==> src/rtl/sw_pkg.sv <==
// Shared types and constants for the stopwatch timekeeping core.
package sw_pkg;

  typedef enum logic [1:0] {
    IDLE  = 2'd0,
    RUN   = 2'd1,
    PAUSE = 2'd2
  } sw_state_t;

  localparam logic [3:0]  SEC_TENS_MAX = 4'd5;
  localparam logic [3:0]  MIN_TENS_MAX = 4'd5;
  localparam logic [3:0]  UNITS_MAX    = 4'd9;
  localparam logic [15:0] BCD_ZERO     = 16'h0000;

endpackage

==> src/rtl/sw_time_core_if.sv <==
// Control pulses and display-side outputs of the stopwatch core.
interface sw_time_core_if;

  logic        start_stop;
  logic        lap;
  logic        clear;
  logic [15:0] live;
  logic [15:0] lap_val;
  logic        lap_sel;
  logic        running;
  logic        wrap;

  modport master (
    output start_stop, lap, clear,
    input  live, lap_val, lap_sel, running, wrap
  );

  modport slave (
    input  start_stop, lap, clear,
    output live, lap_val, lap_sel, running, wrap
  );

endinterface

==> src/rtl/sw_time_core_bcd_digit.sv <==
// One BCD digit counting 0..MAX; carry fires on the increment that rolls it over.
module bcd_digit #(
  parameter logic [3:0] MAX = 4'd9
) (
  input  logic       clk,
  input  logic       rst,
  input  logic       clr,
  input  logic       inc,
  output logic [3:0] q,
  output logic       carry
);

  assign carry = inc && (q == MAX);

  always_ff @(posedge clk) begin
    if (rst || clr) begin
      q <= 4'd0;
    end else if (inc) begin
      q <= carry ? 4'd0 : q + 4'd1;
    end else begin
      q <= q;
    end
  end

endmodule
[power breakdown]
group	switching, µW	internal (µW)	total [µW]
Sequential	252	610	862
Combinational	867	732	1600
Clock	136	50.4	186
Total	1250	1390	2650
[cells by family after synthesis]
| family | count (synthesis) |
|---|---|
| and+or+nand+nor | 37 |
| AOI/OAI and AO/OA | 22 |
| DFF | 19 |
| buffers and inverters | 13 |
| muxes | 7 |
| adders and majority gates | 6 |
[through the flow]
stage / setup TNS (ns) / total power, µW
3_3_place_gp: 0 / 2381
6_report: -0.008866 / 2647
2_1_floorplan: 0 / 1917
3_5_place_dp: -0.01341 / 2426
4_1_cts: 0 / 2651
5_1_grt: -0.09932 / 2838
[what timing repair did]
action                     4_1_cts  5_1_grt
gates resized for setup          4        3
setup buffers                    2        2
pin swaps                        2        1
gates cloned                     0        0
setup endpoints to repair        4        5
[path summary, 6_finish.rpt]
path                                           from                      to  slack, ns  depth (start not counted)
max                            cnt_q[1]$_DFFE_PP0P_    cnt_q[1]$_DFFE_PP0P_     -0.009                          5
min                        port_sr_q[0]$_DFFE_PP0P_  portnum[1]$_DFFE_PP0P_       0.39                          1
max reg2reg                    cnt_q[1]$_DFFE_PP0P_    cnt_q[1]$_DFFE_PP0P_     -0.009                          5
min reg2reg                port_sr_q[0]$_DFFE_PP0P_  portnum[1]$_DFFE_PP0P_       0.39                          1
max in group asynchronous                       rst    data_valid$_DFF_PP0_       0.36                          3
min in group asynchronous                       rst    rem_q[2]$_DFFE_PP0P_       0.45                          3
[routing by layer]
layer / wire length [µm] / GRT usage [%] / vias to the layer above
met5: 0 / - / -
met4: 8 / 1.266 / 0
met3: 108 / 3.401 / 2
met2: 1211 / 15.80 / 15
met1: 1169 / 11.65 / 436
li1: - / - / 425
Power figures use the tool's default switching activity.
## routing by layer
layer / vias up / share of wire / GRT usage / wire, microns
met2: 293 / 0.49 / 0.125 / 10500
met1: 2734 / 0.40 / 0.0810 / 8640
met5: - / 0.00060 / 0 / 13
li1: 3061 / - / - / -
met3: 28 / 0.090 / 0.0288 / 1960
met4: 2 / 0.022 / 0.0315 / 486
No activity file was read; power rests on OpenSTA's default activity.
==> src/flat_wrapper.sv <==
// flat-port wrapper written by rule: the top's interface ports become plain ports
module uart_tx_frame_counter_flat 
#(
    parameter int DIV_WIDTH = 16,
    parameter int IDX_WIDTH = 4
)
  (clk, reset, bus_start, bus_abort, bus_divisor, bus_data_len, bus_parity_en, bus_stop2, bus_busy, bus_bit_tick, bus_bit_idx, bus_phase, bus_done, bus_cfg_err);
  uart_tx_frame_counter_if #(.DIV_WIDTH(DIV_WIDTH), .IDX_WIDTH(IDX_WIDTH)) bus_i ();
  input logic clk;
  input logic reset;
  input wire logic [$bits(bus_i.start)-1:0] bus_start;
  input wire logic [$bits(bus_i.abort)-1:0] bus_abort;
  input wire logic [$bits(bus_i.divisor)-1:0] bus_divisor;
  input wire logic [$bits(bus_i.data_len)-1:0] bus_data_len;
  input wire logic [$bits(bus_i.parity_en)-1:0] bus_parity_en;
  input wire logic [$bits(bus_i.stop2)-1:0] bus_stop2;
  output wire logic [$bits(bus_i.busy)-1:0] bus_busy;
  output wire logic [$bits(bus_i.bit_tick)-1:0] bus_bit_tick;
  output wire logic [$bits(bus_i.bit_idx)-1:0] bus_bit_idx;
  output wire logic [$bits(bus_i.phase)-1:0] bus_phase;
  output wire logic [$bits(bus_i.done)-1:0] bus_done;
  output wire logic [$bits(bus_i.cfg_err)-1:0] bus_cfg_err;
  assign bus_i.start = bus_start;
  assign bus_i.abort = bus_abort;
  assign bus_i.divisor = bus_divisor;
  assign bus_i.data_len = bus_data_len;
  assign bus_i.parity_en = bus_parity_en;
  assign bus_i.stop2 = bus_stop2;
  assign bus_busy = bus_i.busy;
  assign bus_bit_tick = bus_i.bit_tick;
  assign bus_bit_idx = bus_i.bit_idx;
  assign bus_phase = bus_i.phase;
  assign bus_done = bus_i.done;
  assign bus_cfg_err = bus_i.cfg_err;
  uart_tx_frame_counter #(.DIV_WIDTH(DIV_WIDTH), .IDX_WIDTH(IDX_WIDTH)) u_core (.clk(clk), .reset(reset), .bus(bus_i));
endmodule
==> config.mk <==
export PLATFORM = sky130hd
export DESIGN_NAME = uart_tx_frame_counter_flat
export DESIGN_NICKNAME = d
export VERILOG_FILES = /design/src/rtl/uart_tx_frame_counter_if.sv /design/src/rtl/uart_tx_frame_counter.sv /design/src/flat_wrapper.sv
export SDC_FILE = /design/constraint.sdc
export NUM_CORES = 1
export LEC_CHECK = 0
export CORE_ASPECT_RATIO = 1.1
export CORE_MARGIN = 5
export CORE_UTILIZATION = 44
export CTS_CLUSTER_SIZE = 24
export DETAILED_ROUTE_END_ITERATION = 12
export PLACE_DENSITY_LB_ADDON = 0.2
export REMOVE_ABC_BUFFERS = 1
export SYNTH_ARGS = -nofsm -noshare
export SYNTH_HDL_FRONTEND = slang
export SYNTH_SLANG_ARGS = --single-unit
export TNS_END_PERCENT = 20
==> constraint.sdc <==
create_clock -name clk -period 3.1 [get_ports clk]
set_input_delay 0.62 -clock clk [delete_from_list [all_inputs] [get_ports clk]]
set_output_delay 0.62 -clock clk [all_outputs]
set_load 0.05 [all_outputs]
--- src/rtl/arb_pkg.sv ---
// Shared types and default sizing for the data-RAM / VGA arbiter.
package arb_pkg;

  localparam int unsigned AW_DEF        = 10;
  localparam int unsigned DW_DEF        = 32;
  localparam int unsigned MAX_WAIT_DEF  = 4;
  localparam int unsigned BURST_LEN_DEF = 4;

  typedef enum logic {
    NORMAL,
    VGA_BURST
  } arb_state_t;

  typedef enum logic [1:0] {
    OWN_NONE,
    OWN_CPU,
    OWN_VGA
  } owner_t;

endpackage

--- src/rtl/arb_starve_ctr.sv ---
// Saturating count of contested cycles the VGA requester has lost.
module arb_starve_ctr #(
  parameter int unsigned MAX_WAIT = 4
) (
  input  logic clk,
  input  logic reset,
  input  logic inc,
  input  logic clr,
  output logic at_max
);

  localparam int unsigned CW = (MAX_WAIT > 0) ? $clog2(MAX_WAIT + 1) : 1;

  logic [CW-1:0] cnt_q;

  assign at_max = (cnt_q == CW'(MAX_WAIT));

  always_ff @(posedge clk or posedge reset) begin
    if (reset) begin
      cnt_q <= '0;
    end else if (clr) begin
      cnt_q <= '0;
    end else if (inc && !at_max) begin
      cnt_q <= cnt_q + CW'(1);
    end
  end

endmodule

--- src/rtl/dmem_vga_arbiter.sv ---
// Single-port data RAM arbiter: CPU has fixed priority, a starved VGA reader wins a short burst.
// Optional grant/starvation statistics counters are built when ARB_STATS_EN is defined.
module dmem_vga_arbiter
  import arb_pkg::*;
#(
  parameter int unsigned AW        = AW_DEF,
  parameter int unsigned DW        = DW_DEF,
  parameter int unsigned MAX_WAIT  = MAX_WAIT_DEF,
  parameter int unsigned BURST_LEN = BURST_LEN_DEF
) (
  input  logic          clk,
  input  logic          reset,
  input  logic          cpu_req,
  input  logic          cpu_we,
  input  logic [AW-1:0] cpu_addr,
  input  logic [DW-1:0] cpu_wdata,
  output logic          cpu_gnt,
  output logic          cpu_rvalid,
  output logic [DW-1:0] cpu_rdata,
  input  logic          vga_req,
  input  logic [AW-1:0] vga_addr,
  output logic          vga_gnt,
  output logic          vga_rvalid,
  output logic [DW-1:0] vga_rdata,
  output logic          mem_en,
  output logic          mem_we,
  output logic [AW-1:0] mem_addr,
  output logic [DW-1:0] mem_wdata,
  input  logic [DW-1:0] mem_rdata
`ifdef ARB_STATS_EN
  ,
  output logic [31:0]   cpu_gnt_cnt,
  output logic [31:0]   vga_gnt_cnt,
  output logic [15:0]   starve_cnt
`endif
);

  localparam int unsigned BW = (BURST_LEN > 1) ? $clog2(BURST_LEN) : 1;

  arb_state_t    state_q;
  logic [BW-1:0] burst_cnt_q;
  owner_t        owner_q;
  logic [DW-1:0] cpu_rdata_q;
  logic [DW-1:0] vga_rdata_q;
  logic          wait_max;
  logic          wait_inc;
  logic          starve_entry;

  // Grants are gated by reset so nothing reaches the RAM while reset is high.
  always_comb begin
    cpu_gnt = 1'b0;
    vga_gnt = 1'b0;
    if (!reset) begin
      case (state_q)
        NORMAL: begin
          if (cpu_req && vga_req) begin
            vga_gnt = wait_max;
            cpu_gnt = !wait_max;
          end else begin
            cpu_gnt = cpu_req;
            vga_gnt = vga_req;
          end
        end
        VGA_BURST: begin
          vga_gnt = vga_req;
          cpu_gnt = !vga_req && cpu_req;
        end
        default: ;
      endcase
    end
  end

  assign wait_inc     = (state_q == NORMAL) && cpu_gnt && vga_req;
  assign starve_entry = (state_q == NORMAL) && vga_gnt && cpu_req;

  arb_starve_ctr #(
    .MAX_WAIT(MAX_WAIT)
  ) u_starve (
    .clk   (clk),
    .reset (reset),
    .inc   (wait_inc),
    .clr   (vga_gnt),
    .at_max(wait_max)
  );

  always_comb begin
    mem_en    = cpu_gnt | vga_gnt;
    mem_we    = cpu_gnt & cpu_we;
    mem_addr  = '0;
    mem_wdata = '0;
    if (cpu_gnt) begin
      mem_addr  = cpu_addr;
      mem_wdata = cpu_wdata;
    end else if (vga_gnt) begin
      mem_addr = vga_addr;
    end
  end

  always_ff @(posedge clk or posedge reset) begin
    if (reset) begin
      state_q     <= NORMAL;
      burst_cnt_q <= '0;
      owner_q     <= OWN_NONE;
      cpu_rdata_q <= '0;
      vga_rdata_q <= '0;
    end else begin
      if (vga_gnt) begin
        owner_q <= OWN_VGA;
      end else if (cpu_gnt && !cpu_we) begin
        owner_q <= OWN_CPU;
      end else begin
        owner_q <= OWN_NONE;
      end
      if (owner_q == OWN_CPU) cpu_rdata_q <= mem_rdata;
      if (owner_q == OWN_VGA) vga_rdata_q <= mem_rdata;
      case (state_q)
        NORMAL: begin
          if (starve_entry && (BURST_LEN > 1)) begin
            state_q     <= VGA_BURST;
            burst_cnt_q <= BW'(BURST_LEN - 1);
          end
        end
        VGA_BURST: begin
          // The entry grant already counted, so leave on the grant that drains the count.
          if (vga_gnt && (burst_cnt_q > BW'(1))) begin
            burst_cnt_q <= burst_cnt_q - BW'(1);
          end else begin
            state_q     <= NORMAL;
            burst_cnt_q <= '0;
          end
        end
        default: state_q <= NORMAL;
      endcase
    end
  end

  assign cpu_rvalid = (owner_q == OWN_CPU);
  assign vga_rvalid = (owner_q == OWN_VGA);
  assign cpu_rdata  = cpu_rvalid ? mem_rdata : cpu_rdata_q;
  assign vga_rdata  = vga_rvalid ? mem_rdata : vga_rdata_q;

`ifdef ARB_STATS_EN
  always_ff @(posedge clk or posedge reset) begin
    if (reset) begin
      cpu_gnt_cnt <= '0;
      vga_gnt_cnt <= '0;
      starve_cnt  <= '0;
    end else begin
      if (cpu_gnt && (cpu_gnt_cnt != '1)) cpu_gnt_cnt <= cpu_gnt_cnt + 32'd1;
      if (vga_gnt && (vga_gnt_cnt != '1)) vga_gnt_cnt <= vga_gnt_cnt + 32'd1;
      if (starve_entry && (BURST_LEN > 1) && (starve_cnt != '1)) begin
        starve_cnt <= starve_cnt + 16'd1;
      end
    end
  end
`endif

endmodule

--- config.mk ---
export PLATFORM = sky130hd
export DESIGN_NAME = dmem_vga_arbiter
export DESIGN_NICKNAME = d
export VERILOG_FILES = /design/src/rtl/arb_pkg.sv /design/src/rtl/arb_starve_ctr.sv /design/src/rtl/dmem_vga_arbiter.sv
export SDC_FILE = /design/constraint.sdc
export NUM_CORES = 1
export LEC_CHECK = 0
export CAP_MARGIN = 20
export CORE_ASPECT_RATIO = 0.7
export CORE_MARGIN = 2
export CORE_UTILIZATION = 60
export DETAILED_ROUTE_END_ITERATION = 10
export DONT_BUFFER_PORTS = 1
export GPL_TIMING_DRIVEN = 0
export HOLD_SLACK_MARGIN = 0.05
export PLACE_DENSITY = 0.87
export SLEW_MARGIN = 20
export SYNTH_ARGS = -nofsm -noshare
export SYNTH_HDL_FRONTEND = slang
export SYNTH_SLANG_ARGS = --single-unit
export TNS_END_PERCENT = 1
--- constraint.sdc ---
create_clock -name clk -period 4.65 [get_ports clk]
set_input_delay 0.93 -clock clk [delete_from_list [all_inputs] [get_ports clk]]
set_output_delay 0.93 -clock clk [all_outputs]
set_load 0.02 [all_outputs]
==> summary.md <==
The all-layer global routing usage came out at 0.247. By area the synthesized netlist is led by sky130_fd_sc_hd__dfrtp_1, sky130_fd_sc_hd__mux2_2, sky130_fd_sc_hd__and2_1. 201 I/O pins were placed.

In the final routed layout, each cell accounts on average for 22.1 um. Synthesized instance count: 232. For this design the static power due to leakage is 1.53 nW.

The logs give 0.338 GHz for the highest attainable clock frequency and 0 for the total DRC errors in the routed layout. Number of I/O port buffers: 0. The number of placed instances, taps included, is 305. For the worst setup path, the data required time is 3720 ps.

The post-route non-filler standard cell count was 323. After the first detailed-routing iteration, the DRC count stood at 58. In this run the power density over the cells is 637 nW/um2. The mean instance size in the synthesized netlist came out at 13.6 um2. Synthesis produced a netlist with a net count of 324. The top fanout value on the critical path came out at 18.

The adder-cell area share of the yosys netlist was 0.0119. The area growth from synthesis to layout is 10.2%. The initial antenna violation count was 2. The logs give 0 for the final hold violation count and 5600 um for the half-perimeter wire length after detailed placement. The first-pass iteration count of the detailed router is 4, and the vertical extent of the die is 64.7 um. Counting cells, the worst reg-to-reg path comes to 4.

The first global-routing pass estimated 10,700 um of wire. The final period utilization was 0.637; the count of cell types in the netlist was 27. The xor/xnor cell area share of the yosys netlist works out to 0.

Entering global routing, the biggest net connects 57 pins. In this run the remaining antenna-violating nets after routing total 0. The tools report the count of endpoints failing setup in the final report as 0. The H-tree generated during clock tree synthesis spans 3 levels. The floorplan step defined a die boundary enclosing 5860 um2.

The flow ran to the end, and the final reports show no timing, DRC or antenna violations. The logs give 350 ps for the clock latency at the later pin of the worst-skew pair and 0 for the overflow left after global routing. By area, the combinational part of the netlist is dominated by multiplexers. The simple-gate share of the synthesized area is 0.104, and the detailed-route vias per instance is 5.91. Buffers inserted during clock tree synthesis total 9. The sum of buffers and inverters on the critical path was 3. Counting flops and latches in the post-synthesis netlist gives 72.

The proportion of synthesized area in mux cells works out to 0.228. The run gives 1,863 as the number of global-route vias before repair. The tools report the arrival time of data at the critical path endpoint as 2030 ps. TritonCTS built the clock tree.

No sink is reached through more buffers than the 2 on the longest clock path. For the pin with the worst max-slew slack, the measured transition is 364 ps. The kind of path behind the tightest hold check was in2async. Share of the synthesized area in compound gates (AO/OA/AOI/OAI): 0.0492. The slowest stage of the critical path is the sky130_fd_sc_hd__and2_1 cell. The critical path crosses 5 cells after its start point.

For the final cell utilization of the core, the log shows 0.675. Setup repair after global routing left no endpoint under its margin. Yosys printed 0 warnings. Clock tree synthesis selected as its root buffer the cell sky130_fd_sc_hd__clkbuf_8. The area share of the largest cell type after synthesis works out to 0.571. The biggest area contributor in the post-synthesis netlist is sky130_fd_sc_hd__dfrtp_1.

At the end of routability-driven placement, the weighted congestion stood at 0.807. In this run the horizontal extent of the chip is 90.7 um. The count of hold-fix buffers inserted at cts was 0. Among cell families on the critical path, the largest total delay comes from buffers and inverters.

For this design, the sink count on the clock tree is 72. The number of maximum-capacitance constraint violations is 0, and the number of core rows is 22. Sort of element at the end of the critical path: an output pin. The layout cell share with drive strength beyond 1 was 0.394; the count of cells resized by post-cts repair was 0. The starting utilization of the core area is 0.613, and the clock-pin transition on the worst setup and hold timing paths is 80 ps. The run gives 0.757 as the normalized max-slew margin. The worst setup path is launched from an input port. For the post-detailed-routing wire length, the log shows 7130 um. The maximum resistive drop on vdd is 0.382 mV. The run gives 7.69 ps as the worst clock skew on the final layout. Setup total negative slack on the finished layout was measured at 0 ps.

The net count reported at finish was 336; the number of vias in the routed layout was 1,909. The tools report the part of the Yosys area used for sequential elements as 0.571. The core region is 5150 um2.

In this run the cell area of the synthesized design comes to 3160 um2. The setup fix buffers added after clock tree synthesis was 0; the biggest cell delay along the critical path was 290 ps. The critical path in this run is classified as in2out. The signal on the critical path passes through inv_4 > and4_1 > buf_6 > buf_2 > and2_1.

The max-slew violation total from the final report is 0. Minimum clock period: 2960 ps.
`src/rtl/st_fanout_pkg.sv`:
```
// st_fanout_pkg
// Types and constants shared by the stream fan-out buffer and its FIFOs.
//   beat_t        : one Avalon-ST beat (data, sop, eop) at the default width
//   frame_state_t : input-side packet framing state
//   MAX_OUT       : upper bound on the number of broadcast outputs
package st_fanout_pkg;

  localparam int DATA_W_DEFAULT = 8;
  localparam int MAX_OUT        = 8;

  typedef struct packed {
    logic [DATA_W_DEFAULT-1:0] data;
    logic                      sop;
    logic                      eop;
  } beat_t;

  typedef enum logic {
    IDLE   = 1'b0,
    IN_PKT = 1'b1
  } frame_state_t;

endpackage

```
`src/rtl/st_fifo_fwft.sv`:
```
// st_fifo_fwft
// Small first-word-fall-through FIFO holding stream beats. The head entry is
// read straight out of the storage array, so a beat written at one edge is
// visible on head right after that edge.
// Ports:
//   clk, rst_n : clock, asynchronous active-low reset (flushes the FIFO)
//   push       : write push_beat (ignored while full)
//   push_beat  : beat to store
//   full       : DEPTH entries held
//   pop        : discard the head entry (ignored while empty)
//   empty      : no entries held
//   head       : oldest entry, don't-care while empty
module st_fifo_fwft #(
  parameter int  DEPTH  = 4,
  parameter type beat_t = st_fanout_pkg::beat_t
) (
  input  logic  clk,
  input  logic  rst_n,
  input  logic  push,
  input  beat_t push_beat,
  output logic  full,
  input  logic  pop,
  output logic  empty,
  output beat_t head
);

  localparam int             PTR_W    = $clog2(DEPTH);
  localparam logic [PTR_W:0] FULL_CNT = (PTR_W+1)'(DEPTH);

  beat_t            mem [DEPTH];
  logic [PTR_W-1:0] wr_ptr;
  logic [PTR_W-1:0] rd_ptr;
  logic [PTR_W:0]   count;
  logic             do_push;
  logic             do_pop;

  assign full    = (count == FULL_CNT);
  assign empty   = (count == '0);
  assign do_push = push & ~full;
  assign do_pop  = pop & ~empty;
  assign head    = mem[rd_ptr];

  // Storage is not reset; only the pointers and count define what is valid.
  always_ff @(posedge clk) begin
    if (do_push) begin
      mem[wr_ptr] <= push_beat;
    end
  end

  // Pointers wrap naturally at DEPTH (power of two); a simultaneous push and
  // pop leaves the count unchanged.
  always_ff @(posedge clk or negedge rst_n) begin
    if (!rst_n) begin
      wr_ptr <= '0;
      rd_ptr <= '0;
      count  <= '0;
    end else begin
      if (do_push) begin
        wr_ptr <= wr_ptr + PTR_W'(1);
      end
      if (do_pop) begin
        rd_ptr <= rd_ptr + PTR_W'(1);
      end
      case ({do_push, do_pop})
        2'b10:   count <= count + (PTR_W+1)'(1);
        2'b01:   count <= count - (PTR_W+1)'(1);
        default: count <= count;
      endcase
    end
  end

endmodule

```
`src/rtl/st_fanout_buf.sv`:
```
// st_fanout_buf
// Broadcasts one Avalon-ST byte stream to NUM_OUT sinks, each behind its own
// FWFT FIFO, so a briefly stalled sink does not stall the others beat for
// beat. Also checks input packet framing and counts accepted packets.
// Ports:
//   clk, rst_n      : stream clock, asynchronous active-low reset
//   snk_*           : input stream (data, valid, sop, eop, ready)
//   src_*           : NUM_OUT output streams, output i in slice/bit i
//   frame_err       : sticky framing error, cleared by err_clr (set wins)
//   err_clr         : synchronous clear of frame_err
//   pkt_cnt         : packets accepted at the input, counted on eop, wraps
module st_fanout_buf
  import st_fanout_pkg::*;
#(
  parameter int DATA_W  = 8,
  parameter int NUM_OUT = 2,
  parameter int DEPTH   = 4
) (
  input  logic                      clk,
  input  logic                      rst_n,
  input  logic [DATA_W-1:0]         snk_data,
  input  logic                      snk_valid,
  input  logic                      snk_sop,
  input  logic                      snk_eop,
  output logic                      snk_ready,
  output logic [NUM_OUT*DATA_W-1:0] src_data,
  output logic [NUM_OUT-1:0]        src_valid,
  output logic [NUM_OUT-1:0]        src_sop,
  output logic [NUM_OUT-1:0]        src_eop,
  input  logic [NUM_OUT-1:0]        src_ready,
  output logic                      frame_err,
  input  logic                      err_clr,
  output logic [31:0]               pkt_cnt
);

  typedef struct packed {
    logic [DATA_W-1:0] data;
    logic              sop;
    logic              eop;
  } lane_beat_t;

  lane_beat_t         in_beat;
  lane_beat_t         head [NUM_OUT];
  logic [NUM_OUT-1:0] fifo_full;
  logic [NUM_OUT-1:0] fifo_empty;
  logic [NUM_OUT-1:0] fifo_pop;
  logic               ready_en;
  logic               acc;
  frame_state_t       state;
  frame_state_t       state_nxt;
  logic               pkt_done;
  logic               err_set;

  assign in_beat = {snk_data, snk_sop, snk_eop};

  // Ready looks only at registered FIFO fullness, never at src_ready, so a
  // full FIFO blocks the input even in a cycle where it is being popped.
  assign snk_ready = ready_en & ~(|fifo_full);
  assign acc       = snk_valid & snk_ready;

  // Holds snk_ready low during reset and until the first edge after release.
  always_ff @(posedge clk or negedge rst_n) begin
    if (!rst_n) begin
      ready_en <= 1'b0;
    end else begin
      ready_en <= 1'b1;
    end
  end

  // Every accepted beat goes into every FIFO; each output drains on its own.
  for (genvar i = 0; i < NUM_OUT; i++) begin : g_out
    st_fifo_fwft #(
      .DEPTH  (DEPTH),
      .beat_t (lane_beat_t)
    ) u_fifo (
      .clk       (clk),
      .rst_n     (rst_n),
      .push      (acc),
      .push_beat (in_beat),
      .full      (fifo_full[i]),
      .pop       (fifo_pop[i]),
      .empty     (fifo_empty[i]),
      .head      (head[i])
    );

    assign src_valid[i]                  = ~fifo_empty[i];
    assign fifo_pop[i]                   = src_valid[i] & src_ready[i];
    assign src_data[i*DATA_W +: DATA_W]  = head[i].data;
    assign src_sop[i]                    = head[i].sop;
    assign src_eop[i]                    = head[i].eop;
  end

  // Framing state register.
  always_ff @(posedge clk or negedge rst_n) begin
    if (!rst_n) begin
      state <= IDLE;
    end else begin
      state <= state_nxt;
    end
  end

  // Framing next-state: advances only on accepted beats. A stray sop inside
  // a packet is flagged but restarts the packet; errored beats are still
  // forwarded because the FIFOs are written on every accept regardless.
  always_comb begin
    state_nxt = state;
    pkt_done  = 1'b0;
    err_set   = 1'b0;
    if (acc) begin
      case (state)
        IDLE: begin
          if (!snk_sop) begin
            err_set = 1'b1;
          end else if (snk_eop) begin
            pkt_done = 1'b1;
          end else begin
            state_nxt = IN_PKT;
          end
        end
        IN_PKT: begin
          err_set = snk_sop;
          if (snk_eop) begin
            pkt_done  = 1'b1;
            state_nxt = IDLE;
          end
        end
      endcase
    end
  end

  // Packet counter and sticky error flag; a new error beats a same-cycle clear.
  always_ff @(posedge clk or negedge rst_n) begin
    if (!rst_n) begin
      pkt_cnt   <= '0;
      frame_err <= 1'b0;
    end else begin
      if (pkt_done) begin
        pkt_cnt <= pkt_cnt + 32'd1;
      end
      if (err_set) begin
        frame_err <= 1'b1;
      end else if (err_clr) begin
        frame_err <= 1'b0;
      end
    end
  end

endmodule

```
## config.mk

```make
export PLATFORM = sky130hd
export DESIGN_NAME = wb_flash_arbiter_flat
export DESIGN_NICKNAME = d
export VERILOG_FILES = /design/src/rtl/wb_flash_arbiter_if.sv /design/src/rtl/wb_flash_arbiter.sv /design/src/flat_wrapper.sv
export SDC_FILE = /design/constraint.sdc
export NUM_CORES = 1
export LEC_CHECK = 0
export ABC_AREA = 1
export CORE_AREA = 4 4 110 112
export CTS_BUF_LIST = sky130_fd_sc_hd__clkbuf_4 sky130_fd_sc_hd__clkbuf_8
export DETAILED_ROUTE_END_ITERATION = 8
export DIE_AREA = 0 0 114 116
export SLEW_MARGIN = 20
export SYNTH_ARGS = -nofsm -noshare
export SYNTH_HDL_FRONTEND = slang
export SYNTH_SLANG_ARGS = --single-unit
```

## constraint.sdc

```tcl
create_clock -name wb_clk_i -period 1.8 [get_ports wb_clk_i]
set_input_delay 0.27 -clock wb_clk_i [delete_from_list [all_inputs] [get_ports wb_clk_i]]
set_output_delay 0.27 -clock wb_clk_i [all_outputs]
set_load 0.02 [all_outputs]
```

= = = =

### [What the task asks]
Count up the lines in the entries above where the word "switching" appears, and give the figure with nothing added.

### [Solution]
2